Constellation encrypts all pod communication using the [container network interface (CNI)](https://github.com/containernetworking/cni).
To that end, Constellation deploys, configures, and operates the [Cilium](https://cilium.io/) CNI plugin.
Cilium provides [transparent encryption](https://docs.cilium.io/en/stable/gettingstarted/encryption) for all cluster traffic using either IPSec or [WireGuard](https://www.wireguard.com/).
Currently, Constellation only supports WireGuard as the encryption engine.
You can read more about the cryptographic soundness of WireGuard [in their white paper](https://www.wireguard.com/papers/wireguard.pdf).

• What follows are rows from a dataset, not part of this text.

**src/rtl/init_seq.sv**
```systemverilog
// ----------------------------------------------------------------------------
// init_seq
//
// Power-up baud-rate initialisation sequencer for CH_NUM UART channels.
// After the PLL reports lock, the block waits WAIT_LEN settle cycles, then
// walks the channels in order. For each channel it loads that channel's baud
// word and fires a one-cycle latch strobe, followed by a gap before the next
// channel. When every channel has been latched it sits in DONE until lock
// is lost, a new lock edge arrives, or a reinit request is made in DONE.
//
// Optional feature (macro INIT_SEQ_ACK_EN):
//   When defined, each gap ends early on ack[ch], or after ACK_TO cycles
//   without an ack, which sets the sticky err[ch] flag. When undefined, ack
//   is ignored, err is tied low and every gap is GAP_LEN cycles long.
//
// Ports
//   clk        in   system clock, rising edge
//   rst        in   asynchronous active-low reset
//   locked     in   PLL lock indication (synchronous to clk)
//   reinit     in   one-cycle request to rerun the sequence (honoured in DONE)
//   baud_cfg   in   per-channel baud words, channel i at [i*BAUD_W +: BAUD_W]
//   ack        in   per-channel latch acknowledge (INIT_SEQ_ACK_EN only)
//   latch_baud out  one-hot single-cycle latch strobes
//   baud_word  out  registered baud words, same packing as baud_cfg
//   busy       out  high in WAIT, LATCH and GAP
//   done       out  high while in DONE
//   err        out  per-channel sticky ack-timeout flags
// ----------------------------------------------------------------------------
module init_seq #(
    parameter int CH_NUM   = 2,
    parameter int BAUD_W   = 16,
    parameter int WAIT_LEN = 32728,
    parameter int GAP_LEN  = 16,
    parameter int ACK_TO   = 1024
) (
    input  logic                       clk,
    input  logic                       rst,
    input  logic                       locked,
    input  logic                       reinit,
    input  logic [CH_NUM*BAUD_W-1:0]   baud_cfg,
    input  logic [CH_NUM-1:0]          ack,
    output logic [CH_NUM-1:0]          latch_baud,
    output logic [CH_NUM*BAUD_W-1:0]   baud_word,
    output logic                       busy,
    output logic                       done,
    output logic [CH_NUM-1:0]          err
);

    typedef enum logic [2:0] {
        IDLE,
        WAIT,
        LATCH,
        GAP,
        DONE
    } state_t;

    localparam logic [15:0]       WAIT_LAST = 16'(WAIT_LEN - 1);
    localparam logic [2:0]        CH_LAST   = 3'(CH_NUM - 1);
    localparam logic [CH_NUM-1:0] CH_ONE    = CH_NUM'(1);

    state_t              state;
    logic [15:0]         cnt;
    logic [2:0]          ch;
    logic                locked_r;

    logic [2:0]          ch_nxt;
    logic [2:0]          lat_ch;
    logic [CH_NUM-1:0]   lat_mask;
    logic [CH_NUM-1:0]   ch_mask;
    logic                gap_end;

    // The channel about to be latched: channel 0 when leaving WAIT,
    // the next channel when leaving a gap.
    assign ch_nxt   = ch + 3'd1;
    assign lat_ch   = (state == GAP) ? ch_nxt : 3'd0;
    assign lat_mask = CH_ONE << lat_ch;
    assign ch_mask  = CH_ONE << ch;

`ifdef INIT_SEQ_ACK_EN
    localparam logic [15:0] ACK_LAST = 16'(ACK_TO - 1);

    logic [CH_NUM-1:0] err_q;
    logic              ack_hit;
    logic              ack_timeout;
    logic [15:0]       unused_gap_len;

    // A gap ends on the current channel's ack, or on timeout when no ack
    // has arrived within ACK_TO cycles.
    assign ack_hit        = |(ack & ch_mask);
    assign ack_timeout    = !ack_hit && (cnt == ACK_LAST);
    assign gap_end        = ack_hit || (cnt == ACK_LAST);
    assign err            = err_q;
    assign unused_gap_len = 16'(GAP_LEN);
`else
    localparam logic [15:0] GAP_LAST = 16'(GAP_LEN - 1);

    logic [CH_NUM-1:0] unused_ack;
    logic [15:0]       unused_ack_to;

    assign gap_end       = (cnt == GAP_LAST);
    assign err           = '0;
    assign unused_ack    = ack;
    assign unused_ack_to = 16'(ACK_TO);
`endif

    // Sequencer. Lock loss wins over everything, then a fresh lock edge or
    // a reinit in DONE restarts the sequence; otherwise the state walks
    // WAIT -> (LATCH -> GAP) per channel -> DONE. latch_baud defaults to 0
    // every cycle so each strobe lasts exactly one cycle. The baud word is
    // loaded on the same edge that enters LATCH so it is valid with the strobe.
    always_ff @(posedge clk or negedge rst) begin
        if (!rst) begin
            state      <= IDLE;
            cnt        <= '0;
            ch         <= '0;
            locked_r   <= 1'b0;
            latch_baud <= '0;
            baud_word  <= '0;
            busy       <= 1'b0;
            done       <= 1'b0;
`ifdef INIT_SEQ_ACK_EN
            err_q      <= '0;
`endif
        end else begin
            locked_r   <= locked;
            latch_baud <= '0;
            if (!locked) begin
                state <= IDLE;
                cnt   <= '0;
                busy  <= 1'b0;
                done  <= 1'b0;
            end else if (!locked_r || (state == DONE && reinit)) begin
                state <= WAIT;
                cnt   <= '0;
                ch    <= '0;
                busy  <= 1'b1;
                done  <= 1'b0;
`ifdef INIT_SEQ_ACK_EN
                err_q <= '0;
`endif
            end else begin
                case (state)
                    WAIT: begin
                        if (cnt == WAIT_LAST) begin
                            state      <= LATCH;
                            cnt        <= '0;
                            latch_baud <= lat_mask;
                            for (int i = 0; i < CH_NUM; i++) begin
                                if (lat_mask[i]) begin
                                    baud_word[i*BAUD_W +: BAUD_W] <= baud_cfg[i*BAUD_W +: BAUD_W];
                                end
                            end
                        end else begin
                            cnt <= cnt + 16'd1;
                        end
                    end
                    LATCH: begin
                        state <= GAP;
                        cnt   <= '0;
                    end
                    GAP: begin
                        if (gap_end) begin
                            cnt <= '0;
`ifdef INIT_SEQ_ACK_EN
                            if (ack_timeout) begin
                                err_q <= err_q | ch_mask;
                            end
`endif
                            if (ch == CH_LAST) begin
                                state <= DONE;
                                busy  <= 1'b0;
                                done  <= 1'b1;
                            end else begin
                                state      <= LATCH;
                                ch         <= ch_nxt;
                                latch_baud <= lat_mask;
                                for (int i = 0; i < CH_NUM; i++) begin
                                    if (lat_mask[i]) begin
                                        baud_word[i*BAUD_W +: BAUD_W] <= baud_cfg[i*BAUD_W +: BAUD_W];
                                    end
                                end
                            end
                        end else begin
                            cnt <= cnt + 16'd1;
                        end
                    end
                    default: begin
                        // IDLE waits for a lock edge, DONE for reinit.
                    end
                endcase
            end
        end
    end

endmodule

```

Cilium is actively working on implementing a feature called [`host-to-host`](https://github.com/cilium/cilium/pull/19401) encryption mode for WireGuard.

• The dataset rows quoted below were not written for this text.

==> src/rtl/jogo_sequencia_param.sv <==
// Sequence game: the player must reproduce the ROM sequence one key press at
// a time. Key presses are reduced to single-cycle pulses by an edge detector.
// Optional build macro JOGO_TIMEOUT_EN adds an inactivity timeout while the
// FSM waits for a play; without it FIM_TIMEOUT is unreachable and timeout = 0.
module jogo_sequencia_param
  import jogo_sequencia_pkg::*;
#(
  parameter int DATA_WIDTH     = DATA_WIDTH_DEF,
  parameter int DEPTH          = DEPTH_DEF,
  parameter int TIMEOUT_CYCLES = TIMEOUT_CYCLES_DEF,
  localparam int ADDR_WIDTH    = (DEPTH > 1) ? $clog2(DEPTH) : 1
) (
  input  logic                  clock,
  input  logic                  reset,
  input  logic                  iniciar,
  input  logic [DATA_WIDTH-1:0] chaves,
  output logic                  pronto,
  output logic                  acertou,
  output logic                  errou,
  output logic                  timeout,
  output logic                  db_igual,
  output logic                  db_jogada_pulso,
  output logic [ADDR_WIDTH-1:0] db_contagem,
  output logic [DATA_WIDTH-1:0] db_memoria,
  output logic [DATA_WIDTH-1:0] db_jogada,
  output logic [3:0]            db_estado
);

  if (DATA_WIDTH < 1 || DEPTH < 1 || TIMEOUT_CYCLES < 1) begin : g_param_invalido
    $error("jogo_sequencia_param: DATA_WIDTH, DEPTH and TIMEOUT_CYCLES must be >= 1");
  end

  localparam logic [ADDR_WIDTH-1:0] ULTIMO = ADDR_WIDTH'(DEPTH - 1);

  estado_t               estado, proximo;
  logic                  prev;
  logic                  jogada_pulso;
  logic                  expirou;
  logic [ADDR_WIDTH-1:0] endereco;
  logic [DATA_WIDTH-1:0] jogada;
  logic [DATA_WIDTH-1:0] memoria;

  assign jogada_pulso = (|chaves) & ~prev;

  rom_sequencia #(
    .DATA_WIDTH (DATA_WIDTH),
    .DEPTH      (DEPTH)
  ) u_rom (
    .clock    (clock),
    .endereco (endereco),
    .dado     (memoria)
  );

`ifdef JOGO_TIMEOUT_EN
  localparam int TW = (TIMEOUT_CYCLES > 1) ? $clog2(TIMEOUT_CYCLES) : 1;
  logic [TW-1:0] cont_timeout;

  assign expirou = (estado == ESPERA) && (cont_timeout == TW'(TIMEOUT_CYCLES - 1));

  // Counts cycles spent waiting for a play; cleared in every other state.
  always_ff @(posedge clock) begin
    if (reset)                            cont_timeout <= '0;
    else if (estado == ESPERA && !expirou) cont_timeout <= cont_timeout + TW'(1);
    else                                  cont_timeout <= '0;
  end
`else
  assign expirou = 1'b0;
`endif

  // Next-state logic; a play pulse beats an expiring timeout in the same cycle.
  always_comb begin
    proximo = estado;
    case (estado)
      INICIAL:    if (iniciar) proximo = PREPARACAO;
      PREPARACAO: proximo = ESPERA;
      ESPERA: begin
        if (jogada_pulso) proximo = REGISTRA;
        else if (expirou) proximo = FIM_TIMEOUT;
      end
      REGISTRA:   proximo = COMPARA;
      COMPARA: begin
        if (memoria != jogada)    proximo = FIM_ERRO;
        else if (endereco == ULTIMO) proximo = FIM_ACERTO;
        else                      proximo = PROXIMO;
      end
      PROXIMO:    proximo = ESPERA;
      FIM_ACERTO, FIM_ERRO, FIM_TIMEOUT: if (iniciar) proximo = PREPARACAO;
      default:    proximo = INICIAL;
    endcase
  end

  // State register with Moore status outputs registered from the next state.
  always_ff @(posedge clock) begin
    if (reset) begin
      estado  <= INICIAL;
      pronto  <= 1'b0;
      acertou <= 1'b0;
      errou   <= 1'b0;
      timeout <= 1'b0;
    end else begin
      estado  <= proximo;
      pronto  <= estado_final(proximo);
      acertou <= (proximo == FIM_ACERTO);
      errou   <= (proximo == FIM_ERRO) || (proximo == FIM_TIMEOUT);
      timeout <= (proximo == FIM_TIMEOUT);
    end
  end

  // Edge-detector history, address counter and play register.
  always_ff @(posedge clock) begin
    if (reset) begin
      prev     <= 1'b0;
      endereco <= '0;
      jogada   <= '0;
    end else begin
      prev <= |chaves;
      if (estado == PREPARACAO) begin
        endereco <= '0;
        jogada   <= '0;
      end else begin
        if (estado == REGISTRA) jogada   <= chaves;
        if (estado == PROXIMO)  endereco <= endereco + ADDR_WIDTH'(1);
      end
    end
  end

  assign db_igual        = (memoria == jogada);
  assign db_jogada_pulso = jogada_pulso;
  assign db_contagem     = endereco;
  assign db_memoria      = memoria;
  assign db_jogada       = jogada;
  assign db_estado       = estado_valido(estado) ? estado : CODIGO_ILEGAL;

endmodule

==> config.mk <==
export PLATFORM = sky130hd
export DESIGN_NAME = jogo_sequencia_param
export DESIGN_NICKNAME = d
export VERILOG_FILES = /design/src/rtl/jogo_sequencia_pkg.sv /design/src/rtl/jogo_sequencia_param_rom_sequencia.sv /design/src/rtl/jogo_sequencia_param.sv
export SDC_FILE = /design/constraint.sdc
export NUM_CORES = 1
export LEC_CHECK = 0
export ABC_AREA = 1
export CAP_MARGIN = 20
export CORE_MARGIN = 2
export CORE_UTILIZATION = 49
export CTS_BUF_LIST = sky130_fd_sc_hd__clkbuf_4 sky130_fd_sc_hd__clkbuf_8
export CTS_CLUSTER_DIAMETER = 100
export CTS_CLUSTER_SIZE = 40
export DETAILED_ROUTE_END_ITERATION = 6
export PLACE_DENSITY = 0.81
export SETUP_SLACK_MARGIN = 0.02
export SYNTH_ARGS = -nofsm -noshare
export SYNTH_HDL_FRONTEND = slang
export SYNTH_HIERARCHICAL = 1
export SYNTH_SLANG_ARGS = --single-unit
==> constraint.sdc <==
create_clock -name clock -period 2 [get_ports clock]
set_input_delay 0.4 -clock clock [delete_from_list [all_inputs] [get_ports clock]]
set_output_delay 0.4 -clock clock [all_outputs]
set_load 0.01 [all_outputs]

With `host-to-host`, all traffic between nodes will be tunneled via WireGuard (host-to-host, host-to-pod, pod-to-host, pod-to-pod).
Until the `host-to-host` feature is released, Constellation enables `pod-to-pod` encryption.

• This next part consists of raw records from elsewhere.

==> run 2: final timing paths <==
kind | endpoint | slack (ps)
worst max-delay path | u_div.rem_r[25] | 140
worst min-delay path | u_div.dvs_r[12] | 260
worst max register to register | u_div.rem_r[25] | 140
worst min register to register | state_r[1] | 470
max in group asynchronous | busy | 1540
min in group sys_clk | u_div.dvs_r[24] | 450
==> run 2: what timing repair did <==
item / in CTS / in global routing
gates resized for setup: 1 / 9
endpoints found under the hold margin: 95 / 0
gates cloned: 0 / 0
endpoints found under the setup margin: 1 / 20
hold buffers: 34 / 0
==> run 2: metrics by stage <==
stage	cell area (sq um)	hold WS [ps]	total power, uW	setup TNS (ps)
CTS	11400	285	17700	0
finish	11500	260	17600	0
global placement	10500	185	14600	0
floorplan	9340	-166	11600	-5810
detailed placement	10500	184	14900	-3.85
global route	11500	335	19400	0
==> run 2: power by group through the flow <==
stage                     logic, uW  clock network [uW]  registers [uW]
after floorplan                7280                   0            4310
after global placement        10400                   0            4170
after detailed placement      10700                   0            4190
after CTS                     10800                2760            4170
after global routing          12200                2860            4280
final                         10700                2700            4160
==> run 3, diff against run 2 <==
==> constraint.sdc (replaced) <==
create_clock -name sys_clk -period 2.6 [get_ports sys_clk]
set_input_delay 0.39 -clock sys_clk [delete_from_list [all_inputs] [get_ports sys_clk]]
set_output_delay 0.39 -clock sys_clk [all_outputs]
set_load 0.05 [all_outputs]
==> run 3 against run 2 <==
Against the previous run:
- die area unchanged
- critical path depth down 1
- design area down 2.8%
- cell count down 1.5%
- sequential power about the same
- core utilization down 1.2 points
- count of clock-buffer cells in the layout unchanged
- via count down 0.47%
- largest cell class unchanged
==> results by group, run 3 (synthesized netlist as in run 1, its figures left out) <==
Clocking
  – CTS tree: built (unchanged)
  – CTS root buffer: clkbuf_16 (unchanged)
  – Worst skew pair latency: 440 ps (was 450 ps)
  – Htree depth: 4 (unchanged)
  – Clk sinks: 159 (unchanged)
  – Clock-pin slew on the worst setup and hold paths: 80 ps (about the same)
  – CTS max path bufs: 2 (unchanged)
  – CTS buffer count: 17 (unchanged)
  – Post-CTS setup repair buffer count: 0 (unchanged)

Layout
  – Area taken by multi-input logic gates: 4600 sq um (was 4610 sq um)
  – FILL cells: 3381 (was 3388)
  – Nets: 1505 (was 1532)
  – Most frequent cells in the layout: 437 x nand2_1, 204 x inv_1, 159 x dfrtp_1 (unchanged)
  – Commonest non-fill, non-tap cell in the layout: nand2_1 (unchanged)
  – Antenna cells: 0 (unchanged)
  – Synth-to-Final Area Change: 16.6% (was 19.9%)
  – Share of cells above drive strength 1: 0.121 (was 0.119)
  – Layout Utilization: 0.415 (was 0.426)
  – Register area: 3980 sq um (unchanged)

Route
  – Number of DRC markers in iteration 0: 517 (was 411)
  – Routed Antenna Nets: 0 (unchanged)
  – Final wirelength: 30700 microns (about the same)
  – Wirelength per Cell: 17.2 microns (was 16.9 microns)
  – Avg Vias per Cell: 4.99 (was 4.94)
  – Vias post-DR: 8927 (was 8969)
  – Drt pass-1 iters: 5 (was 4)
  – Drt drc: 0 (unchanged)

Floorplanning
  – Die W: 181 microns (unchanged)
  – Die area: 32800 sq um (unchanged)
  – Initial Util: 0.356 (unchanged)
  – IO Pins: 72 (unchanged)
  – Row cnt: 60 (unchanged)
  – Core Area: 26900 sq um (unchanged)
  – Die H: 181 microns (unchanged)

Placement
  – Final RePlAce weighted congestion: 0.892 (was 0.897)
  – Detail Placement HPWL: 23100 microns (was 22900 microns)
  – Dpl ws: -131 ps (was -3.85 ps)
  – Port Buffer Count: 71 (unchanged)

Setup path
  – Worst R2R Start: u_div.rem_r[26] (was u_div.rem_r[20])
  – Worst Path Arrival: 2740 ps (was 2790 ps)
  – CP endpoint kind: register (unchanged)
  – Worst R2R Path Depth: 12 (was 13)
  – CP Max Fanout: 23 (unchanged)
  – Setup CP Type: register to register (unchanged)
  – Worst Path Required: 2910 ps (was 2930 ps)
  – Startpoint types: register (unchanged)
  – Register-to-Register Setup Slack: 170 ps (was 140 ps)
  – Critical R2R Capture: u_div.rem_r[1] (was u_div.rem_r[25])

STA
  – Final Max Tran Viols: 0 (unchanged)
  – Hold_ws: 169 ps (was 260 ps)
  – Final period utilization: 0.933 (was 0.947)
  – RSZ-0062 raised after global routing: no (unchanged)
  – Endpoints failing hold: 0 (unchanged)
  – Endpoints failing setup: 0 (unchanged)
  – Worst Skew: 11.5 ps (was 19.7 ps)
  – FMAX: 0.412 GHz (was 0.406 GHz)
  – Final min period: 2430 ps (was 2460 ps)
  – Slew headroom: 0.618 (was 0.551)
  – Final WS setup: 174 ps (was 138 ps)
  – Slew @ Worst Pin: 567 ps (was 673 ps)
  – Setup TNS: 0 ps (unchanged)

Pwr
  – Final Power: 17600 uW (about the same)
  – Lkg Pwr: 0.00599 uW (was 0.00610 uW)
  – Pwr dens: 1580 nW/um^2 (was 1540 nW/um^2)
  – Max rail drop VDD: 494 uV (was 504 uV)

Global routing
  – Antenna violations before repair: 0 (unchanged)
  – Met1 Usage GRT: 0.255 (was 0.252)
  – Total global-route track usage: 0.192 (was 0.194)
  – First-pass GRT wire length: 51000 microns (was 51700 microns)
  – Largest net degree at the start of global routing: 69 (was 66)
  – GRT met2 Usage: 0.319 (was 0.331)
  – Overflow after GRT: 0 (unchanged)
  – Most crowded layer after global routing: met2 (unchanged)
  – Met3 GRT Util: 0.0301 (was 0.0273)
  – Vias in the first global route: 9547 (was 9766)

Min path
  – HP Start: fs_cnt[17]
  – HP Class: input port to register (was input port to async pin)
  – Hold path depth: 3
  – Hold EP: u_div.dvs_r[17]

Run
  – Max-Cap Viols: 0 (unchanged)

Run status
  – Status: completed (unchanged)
<file path="src/rtl/train_scheduler.sv">
// Training/inference sequencer: gates sample tokens into batches and epochs and raises weight-update requests.
// Optional build macro LR_DECAY_EN: halve the learning rate at each epoch end, floored at LR_MIN.
module train_scheduler #(
    parameter int WD     = 4,
    parameter int BATCH  = 8,
    parameter int NBATCH = 4,
    parameter int WE     = 8,
    parameter int LR_MIN = 1
) (
    input  logic          iCLK,
    input  logic          iRST,
    input  logic          iStart,
    input  logic          iTrain,
    input  logic [WE-1:0] iEpochs,
    input  logic [WD-1:0] iLR0,
    input  logic          iValid_AS,
    output logic          oReady_AS,
    output logic          oValid_BS,
    input  logic          iReady_BS,
    output logic          oValid_UP,
    input  logic          iReady_UP,
    output logic          oMode,
    output logic [WD-1:0] oLR,
    output logic [WE-1:0] oEpoch,
    output logic          oBusy,
    output logic          oDone
);
    localparam int SW = (BATCH > 1) ? $clog2(BATCH) : 1;
    localparam int BW = (NBATCH > 1) ? $clog2(NBATCH) : 1;
    localparam logic [SW-1:0] SAMPLE_LAST = SW'(BATCH - 1);
    localparam logic [BW-1:0] BATCH_LAST  = BW'(NBATCH - 1);

    typedef enum logic [1:0] {IDLE, RUN, UPDATE, DONE} stateT;

    stateT          stateReg;
    stateT          stateNext;
    logic           modeReg;
    logic [WE-1:0]  epochsReg;
    logic [WE-1:0]  epochCntReg;
    logic [WE-1:0]  epochInc;
    logic [WD-1:0]  lrReg;
    logic [WD-1:0]  lrNext;
    logic [SW-1:0]  sampleCntReg;
    logic [BW-1:0]  batchCntReg;
    logic           xfer;
    logic           batchEnd;
    logic           batchAdvance;
    logic           epochEnd;
    logic           lastEpoch;

    // In training the batch only counts once its update request is accepted.
    assign xfer         = (stateReg == RUN) && iValid_AS && iReady_BS;
    assign batchEnd     = xfer && (sampleCntReg == SAMPLE_LAST);
    assign batchAdvance = modeReg ? ((stateReg == UPDATE) && iReady_UP) : batchEnd;
    assign epochEnd     = batchAdvance && (batchCntReg == BATCH_LAST);
    assign epochInc     = epochCntReg + 1'b1;
    assign lastEpoch    = epochEnd && (epochInc == epochsReg);

`ifdef LR_DECAY_EN
    localparam logic [WD-1:0] LR_FLOOR = WD'(LR_MIN);

    // A rate already under the floor is left alone rather than raised.
    always_comb begin
        lrNext = lrReg;
        if (lrReg >= LR_FLOOR) begin
            lrNext = ((lrReg >> 1) < LR_FLOOR) ? LR_FLOOR : (lrReg >> 1);
        end
    end
`else
    assign lrNext = lrReg;
`endif

    always_ff @(posedge iCLK or posedge iRST) begin
        if (iRST) begin
            stateReg <= IDLE;
        end else begin
            stateReg <= stateNext;
        end
    end

    always_comb begin
        stateNext = stateReg;
        case (stateReg)
            IDLE: begin
                if (iStart) begin
                    stateNext = (iEpochs == '0) ? DONE : RUN;
                end
            end
            RUN: begin
                if (batchEnd) begin
                    if (modeReg) begin
                        stateNext = UPDATE;
                    end else if (lastEpoch) begin
                        stateNext = DONE;
                    end
                end
            end
            UPDATE: begin
                if (iReady_UP) begin
                    stateNext = lastEpoch ? DONE : RUN;
                end
            end
            DONE:    stateNext = IDLE;
            default: stateNext = IDLE;
        endcase
    end

    always_comb begin
        oValid_BS = 1'b0;
        oReady_AS = 1'b0;
        oValid_UP = 1'b0;
        oBusy     = 1'b1;
        oDone     = 1'b0;
        case (stateReg)
            IDLE:   oBusy = 1'b0;
            RUN: begin
                oValid_BS = iValid_AS;
                oReady_AS = iReady_BS;
            end
            UPDATE: oValid_UP = 1'b1;
            DONE:   oDone = 1'b1;
            default: oBusy = 1'b0;
        endcase
    end

    always_ff @(posedge iCLK or posedge iRST) begin
        if (iRST) begin
            modeReg      <= 1'b0;
            epochsReg    <= '0;
            epochCntReg  <= '0;
            lrReg        <= '0;
            sampleCntReg <= '0;
            batchCntReg  <= '0;
        end else if ((stateReg == IDLE) && iStart) begin
            modeReg      <= iTrain;
            epochsReg    <= iEpochs;
            lrReg        <= iLR0;
            epochCntReg  <= '0;
            sampleCntReg <= '0;
            batchCntReg  <= '0;
        end else begin
            if (xfer) begin
                sampleCntReg <= (sampleCntReg == SAMPLE_LAST) ? '0 : sampleCntReg + 1'b1;
            end
            if (batchAdvance) begin
                batchCntReg <= (batchCntReg == BATCH_LAST) ? '0 : batchCntReg + 1'b1;
            end
            if (epochEnd) begin
                epochCntReg <= epochInc;
                lrReg       <= lrNext;
            end
        end
    end

    assign oMode  = modeReg;
    assign oLR    = lrReg;
    assign oEpoch = epochCntReg;

endmodule

</file>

This mode encrypts all traffic between Kubernetes pods using WireGuard tunnels.
When using Cilium in the default setup but with encryption enabled, there is a [known issue](https://docs.cilium.io/en/v1.12/gettingstarted/encryption/#egress-traffic-to-not-yet-discovered-remote-endpoints-may-be-unencrypted)
that can cause pod-to-pod traffic to be unencrypted.
To mitigate this issue, Constellation adds a *strict* mode to Cilium's `pod-to-pod` encryption.
This mode changes the default behavior of traffic that's destined for an unknown endpoint to not be send out in plaintext, but instead being dropped.
The strict mode distinguishes between traffic that's send to a pod from traffic that's destined for a cluster-external endpoint by considering the pod's CIDR range.